Next we get to the hedge funds, banks, and private equity managers of money. As long as both foreign
governments and the U.S. Federal Reserve try to keep interest rates or the value of their currency low, private
money managers can effectively borrow at subsidized rates, or invest in undervalued currencies, while buying
assets with higher expected rates of return and selling (relatively) overvalued currencies. (Another caution: this is
almost all short-term financial investment, not real investment aimed at improving output or long-term
productivity.) Without going into details here that are part of a longer story, this opportunism has sapped the
Federal Reserve's ability to spur increased real investment by subsidizing borrowing. In effect, many of the
subsidies born of monetary and fiscal policy simply benefit those who can "arbitrage" or take advantage of the
differential rates of return generated for existing assets.

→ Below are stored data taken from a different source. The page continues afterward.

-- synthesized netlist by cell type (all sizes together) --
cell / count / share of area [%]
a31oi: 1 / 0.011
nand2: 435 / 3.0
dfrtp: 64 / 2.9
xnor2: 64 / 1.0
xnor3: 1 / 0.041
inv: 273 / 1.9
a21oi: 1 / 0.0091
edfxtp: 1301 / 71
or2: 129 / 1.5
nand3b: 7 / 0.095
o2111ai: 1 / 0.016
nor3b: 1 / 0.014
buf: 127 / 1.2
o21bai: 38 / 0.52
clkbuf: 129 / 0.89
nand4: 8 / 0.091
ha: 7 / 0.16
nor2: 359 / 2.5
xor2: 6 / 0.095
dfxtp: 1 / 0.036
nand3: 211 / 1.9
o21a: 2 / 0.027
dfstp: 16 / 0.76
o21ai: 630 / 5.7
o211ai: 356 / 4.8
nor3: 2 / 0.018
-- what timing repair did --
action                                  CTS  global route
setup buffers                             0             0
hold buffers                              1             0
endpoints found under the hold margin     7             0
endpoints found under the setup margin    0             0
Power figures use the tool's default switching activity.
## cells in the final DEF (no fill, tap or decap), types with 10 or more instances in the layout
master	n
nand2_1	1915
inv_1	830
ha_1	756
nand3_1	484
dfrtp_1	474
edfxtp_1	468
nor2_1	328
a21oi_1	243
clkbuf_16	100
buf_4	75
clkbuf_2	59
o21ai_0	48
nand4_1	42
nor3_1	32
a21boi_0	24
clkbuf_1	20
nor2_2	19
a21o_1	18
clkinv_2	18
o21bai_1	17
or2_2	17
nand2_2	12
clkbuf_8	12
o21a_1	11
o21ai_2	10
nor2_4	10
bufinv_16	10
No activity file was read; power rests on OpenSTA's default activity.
## src/sv/cmhc_pkg.sv

```systemverilog
// Package: shared types and register codes for the charger mode hysteresis controller.
`timescale 1ns / 1ps

package cmhc_pkg;

    localparam int unsigned CfgIndexWidth = 3;
    localparam int unsigned CfgDataWidth  = 32;
    localparam int unsigned TimeWidth     = 32;
    localparam int unsigned LevelWidth    = 7;

    localparam logic [CfgIndexWidth-1:0] REG_DEBOUNCE_INTERVAL = 3'd0;
    localparam logic [CfgIndexWidth-1:0] REG_AUTO_ENABLE       = 3'd1;
    localparam logic [CfgIndexWidth-1:0] REG_OVERRIDE_MODE     = 3'd2;
    localparam logic [CfgIndexWidth-1:0] REG_RECHARGE_LEVEL    = 3'd3;
    localparam logic [CfgIndexWidth-1:0] REG_QUIET_LEVEL       = 3'd4;
    localparam logic [CfgIndexWidth-1:0] REG_DWELL_INTERVAL    = 3'd5;

    localparam logic [TimeWidth-1:0]  DEBOUNCE_RESET = 32'd5000;
    localparam logic                  AUTO_RESET     = 1'b1;
    localparam logic                  OVERRIDE_RESET = 1'b0;
    localparam logic [LevelWidth-1:0] RECHARGE_RESET = 7'd50;
    localparam logic [LevelWidth-1:0] QUIET_RESET    = 7'd90;
    localparam logic [TimeWidth-1:0]  DWELL_RESET    = 32'd300000;

    localparam logic MODE_CHARGE = 1'b0;
    localparam logic MODE_QUIET  = 1'b1;

    typedef struct packed {
        logic [TimeWidth-1:0]  debounce_interval;
        logic                  auto_enable;
        logic                  override_mode;
        logic [LevelWidth-1:0] recharge_level;
        logic [LevelWidth-1:0] quiet_level;
        logic [TimeWidth-1:0]  dwell_interval;
    } cfg_t;

    typedef struct packed {
        logic [TimeWidth-1:0]  time_now;
        logic                  reading_valid;
        logic                  grid_seen;
        logic                  fault_seen;
        logic [LevelWidth-1:0] charge_level;
    } item_t;

endpackage

```

## src/sv/charger_mode_hysteresis_controller.sv

```systemverilog
// Top level: input register, controller core and result register of the charger mode controller.
//
//  channel   direction  handshake           payload
//  s_*       in         s_valid / s_ready   time_now, reading_valid, grid_seen, fault_seen,
//                                           charge_level
//  m_*       out        m_valid / m_ready   charger_mode
//  cfg_*     in         cfg_we (no wait)    cfg_index, cfg_wdata
//
// One beat per cycle while m_ready takes each result; a beat passes the input register, then the result register.
// The mode and debounce state update in the same cycle the result is registered,
// so the next beat sees it with no bubble.
// Synchronous active-low reset clears state, valids and config registers to defaults; the data registers are not reset.
// A stalled result holds its register; the input register fills behind it, then
// s_ready drops until m_ready frees the result slot.
`timescale 1ns / 1ps

module charger_mode_hysteresis_controller (
    input  logic                                aclk,
    input  logic                                aresetn,
    input  logic                                s_valid,
    output logic                                s_ready,
    input  logic [cmhc_pkg::TimeWidth-1:0]      s_time_now,
    input  logic                                s_reading_valid,
    input  logic                                s_grid_seen,
    input  logic                                s_fault_seen,
    input  logic [cmhc_pkg::LevelWidth-1:0]     s_charge_level,
    output logic                                m_valid,
    input  logic                                m_ready,
    output logic                                m_charger_mode,
    input  logic                                cfg_we,
    input  logic [cmhc_pkg::CfgIndexWidth-1:0]  cfg_index,
    input  logic [cmhc_pkg::CfgDataWidth-1:0]   cfg_wdata
);

    cmhc_pkg::cfg_t  cfg;
    cmhc_pkg::item_t item_reg;
    logic            in_valid_reg;
    logic            m_valid_reg;
    logic            m_charger_mode_reg;
    logic            mode_next;
    logic            advance;

    assign advance = in_valid_reg && (!m_valid_reg || m_ready);
    assign s_ready = !in_valid_reg || advance;

    cmhc_cfg_regs u_cfg_regs (
        .aclk      (aclk),
        .aresetn   (aresetn),
        .cfg_we    (cfg_we),
        .cfg_index (cfg_index),
        .cfg_wdata (cfg_wdata),
        .cfg       (cfg)
    );

    cmhc_core u_core (
        .aclk      (aclk),
        .aresetn   (aresetn),
        .step      (advance),
        .item      (item_reg),
        .cfg       (cfg),
        .mode_next (mode_next)
    );

    always_ff @(posedge aclk) begin
        if (!aresetn) begin
            in_valid_reg <= 1'b0;
            m_valid_reg  <= 1'b0;
        end else begin
            if (s_ready) begin
                in_valid_reg <= s_valid;
            end
            if (advance) begin
                m_valid_reg <= 1'b1;
            end else if (m_ready) begin
                m_valid_reg <= 1'b0;
            end
        end
    end

    always_ff @(posedge aclk) begin
        if (s_valid && s_ready) begin
            item_reg.time_now      <= s_time_now;
            item_reg.reading_valid <= s_reading_valid;
            item_reg.grid_seen     <= s_grid_seen;
            item_reg.fault_seen    <= s_fault_seen;
            item_reg.charge_level  <= s_charge_level;
        end
        if (advance) begin
            m_charger_mode_reg <= mode_next;
        end
    end

    assign m_valid        = m_valid_reg;
    assign m_charger_mode = m_charger_mode_reg;

endmodule

```

## src/sv/cmhc_cfg_regs.sv

```systemverilog
// Configuration register file for the charger mode hysteresis controller.
`timescale 1ns / 1ps

module cmhc_cfg_regs (
    input  logic                                aclk,
    input  logic                                aresetn,
    input  logic                                cfg_we,
    input  logic [cmhc_pkg::CfgIndexWidth-1:0]  cfg_index,
    input  logic [cmhc_pkg::CfgDataWidth-1:0]   cfg_wdata,
    output cmhc_pkg::cfg_t                      cfg
);

    cmhc_pkg::cfg_t cfg_reg;
    cmhc_pkg::cfg_t cfg_next;

    always_comb begin
        cfg_next = cfg_reg;
        if (cfg_we) begin
            case (cfg_index)
                cmhc_pkg::REG_DEBOUNCE_INTERVAL: cfg_next.debounce_interval = cfg_wdata;
                cmhc_pkg::REG_AUTO_ENABLE:       cfg_next.auto_enable       = cfg_wdata[0];
                cmhc_pkg::REG_OVERRIDE_MODE:     cfg_next.override_mode     = cfg_wdata[0];
                cmhc_pkg::REG_RECHARGE_LEVEL:
                    cfg_next.recharge_level = cfg_wdata[cmhc_pkg::LevelWidth-1:0];
                cmhc_pkg::REG_QUIET_LEVEL:
                    cfg_next.quiet_level = cfg_wdata[cmhc_pkg::LevelWidth-1:0];
                cmhc_pkg::REG_DWELL_INTERVAL:    cfg_next.dwell_interval    = cfg_wdata;
                default: ;
            endcase
        end
    end

    always_ff @(posedge aclk) begin
        if (!aresetn) begin
            cfg_reg.debounce_interval <= cmhc_pkg::DEBOUNCE_RESET;
            cfg_reg.auto_enable       <= cmhc_pkg::AUTO_RESET;
            cfg_reg.override_mode     <= cmhc_pkg::OVERRIDE_RESET;
            cfg_reg.recharge_level    <= cmhc_pkg::RECHARGE_RESET;
            cfg_reg.quiet_level       <= cmhc_pkg::QUIET_RESET;
            cfg_reg.dwell_interval    <= cmhc_pkg::DWELL_RESET;
        end else begin
            cfg_reg <= cfg_next;
        end
    end

    assign cfg = cfg_reg;

endmodule

```

## src/sv/cmhc_core.sv

```systemverilog
// Debouncer, mode hysteresis and dwell logic with the controller state registers.
`timescale 1ns / 1ps

module cmhc_core (
    input  logic            aclk,
    input  logic            aresetn,
    input  logic            step,
    input  cmhc_pkg::item_t item,
    input  cmhc_pkg::cfg_t  cfg,
    output logic            mode_next
);

    logic                               started_reg;
    logic                               has_switched_reg, has_switched_next;
    logic                               raw_grid_reg, raw_grid_next;
    logic                               filtered_grid_reg, filtered_grid_next;
    logic [cmhc_pkg::TimeWidth-1:0]     grid_change_time_reg, grid_change_time_next;
    logic [cmhc_pkg::TimeWidth-1:0]     switch_time_reg, switch_time_next;
    logic                               mode_reg;

    // state as seen by this beat (first beat seeds from the reading)
    logic                               eff_has_switched;
    logic                               eff_raw;
    logic                               eff_filtered;
    logic [cmhc_pkg::TimeWidth-1:0]     eff_gct;
    logic [cmhc_pkg::TimeWidth-1:0]     eff_switch_time;
    logic                               eff_mode;
    logic [cmhc_pkg::TimeWidth-1:0]     grid_age;
    logic [cmhc_pkg::TimeWidth-1:0]     dwell_age;
    logic                               target;

    always_comb begin
        if (started_reg) begin
            eff_has_switched = has_switched_reg;
            eff_raw          = raw_grid_reg;
            eff_filtered     = filtered_grid_reg;
            eff_gct          = grid_change_time_reg;
            eff_switch_time  = switch_time_reg;
            eff_mode         = mode_reg;
        end else begin
            eff_has_switched = 1'b0;
            eff_raw          = item.grid_seen;
            eff_filtered     = item.grid_seen;
            eff_gct          = item.time_now;
            eff_switch_time  = item.time_now;
            eff_mode         = cmhc_pkg::MODE_CHARGE;
        end

        raw_grid_next         = eff_raw;
        grid_change_time_next = eff_gct;
        if (item.reading_valid && (item.grid_seen != eff_raw)) begin
            raw_grid_next         = item.grid_seen;
            grid_change_time_next = item.time_now;
        end
        grid_age = item.time_now - grid_change_time_next;
        filtered_grid_next = eff_filtered;
        if (item.reading_valid && (grid_age >= cfg.debounce_interval)) begin
            filtered_grid_next = raw_grid_next;
        end

        dwell_age = item.time_now - eff_switch_time;
        target    = eff_mode;
        if (!cfg.auto_enable) begin
            target = cfg.override_mode;
        end else if (!item.reading_valid || item.fault_seen) begin
            target = cmhc_pkg::MODE_CHARGE;
        end else if (eff_mode == cmhc_pkg::MODE_QUIET) begin
            if (!filtered_grid_next || (item.charge_level <= cfg.recharge_level)) begin
                target = cmhc_pkg::MODE_CHARGE;
            end
        end else begin
            if (filtered_grid_next && (item.charge_level >= cfg.quiet_level) &&
                (!eff_has_switched || (dwell_age >= cfg.dwell_interval))) begin
                target = cmhc_pkg::MODE_QUIET;
            end
        end

        mode_next         = target;
        has_switched_next = eff_has_switched;
        switch_time_next  = eff_switch_time;
        if (target != eff_mode) begin
            has_switched_next = 1'b1;
            switch_time_next  = item.time_now;
        end
    end

    always_ff @(posedge aclk) begin
        if (!aresetn) begin
            started_reg          <= 1'b0;
            has_switched_reg     <= 1'b0;
            raw_grid_reg         <= 1'b0;
            filtered_grid_reg    <= 1'b0;
            grid_change_time_reg <= '0;
            switch_time_reg      <= '0;
            mode_reg             <= cmhc_pkg::MODE_CHARGE;
        end else if (step) begin
            started_reg          <= 1'b1;
            has_switched_reg     <= has_switched_next;
            raw_grid_reg         <= raw_grid_next;
            filtered_grid_reg    <= filtered_grid_next;
            grid_change_time_reg <= grid_change_time_next;
            switch_time_reg      <= switch_time_next;
            mode_reg             <= mode_next;
        end
    end

endmodule

```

I suppose that the U.S. (and world) economy could settle down to a new level of valuation of net worth relative
to income: the two peaks seen in the graph, with net worth closer to 650 percent of income, could become a new
norm. That could happen, for instance, if the U.S. and world economy became more stable, worldwide saving rates
increased, and investments in total became less risky. But the two financial bubbles so far tell us a different story:
worldwide government efforts to control economies, combined with the creation of large subsidized opportunities,
have been inadequate to deal with, and perhaps even helped create, destabilizing arbitrage opportunities that are
brought back into balance by a collapse.
My bottom-line bet: Bernanke's double bubble bind tends toward trouble if triplicated.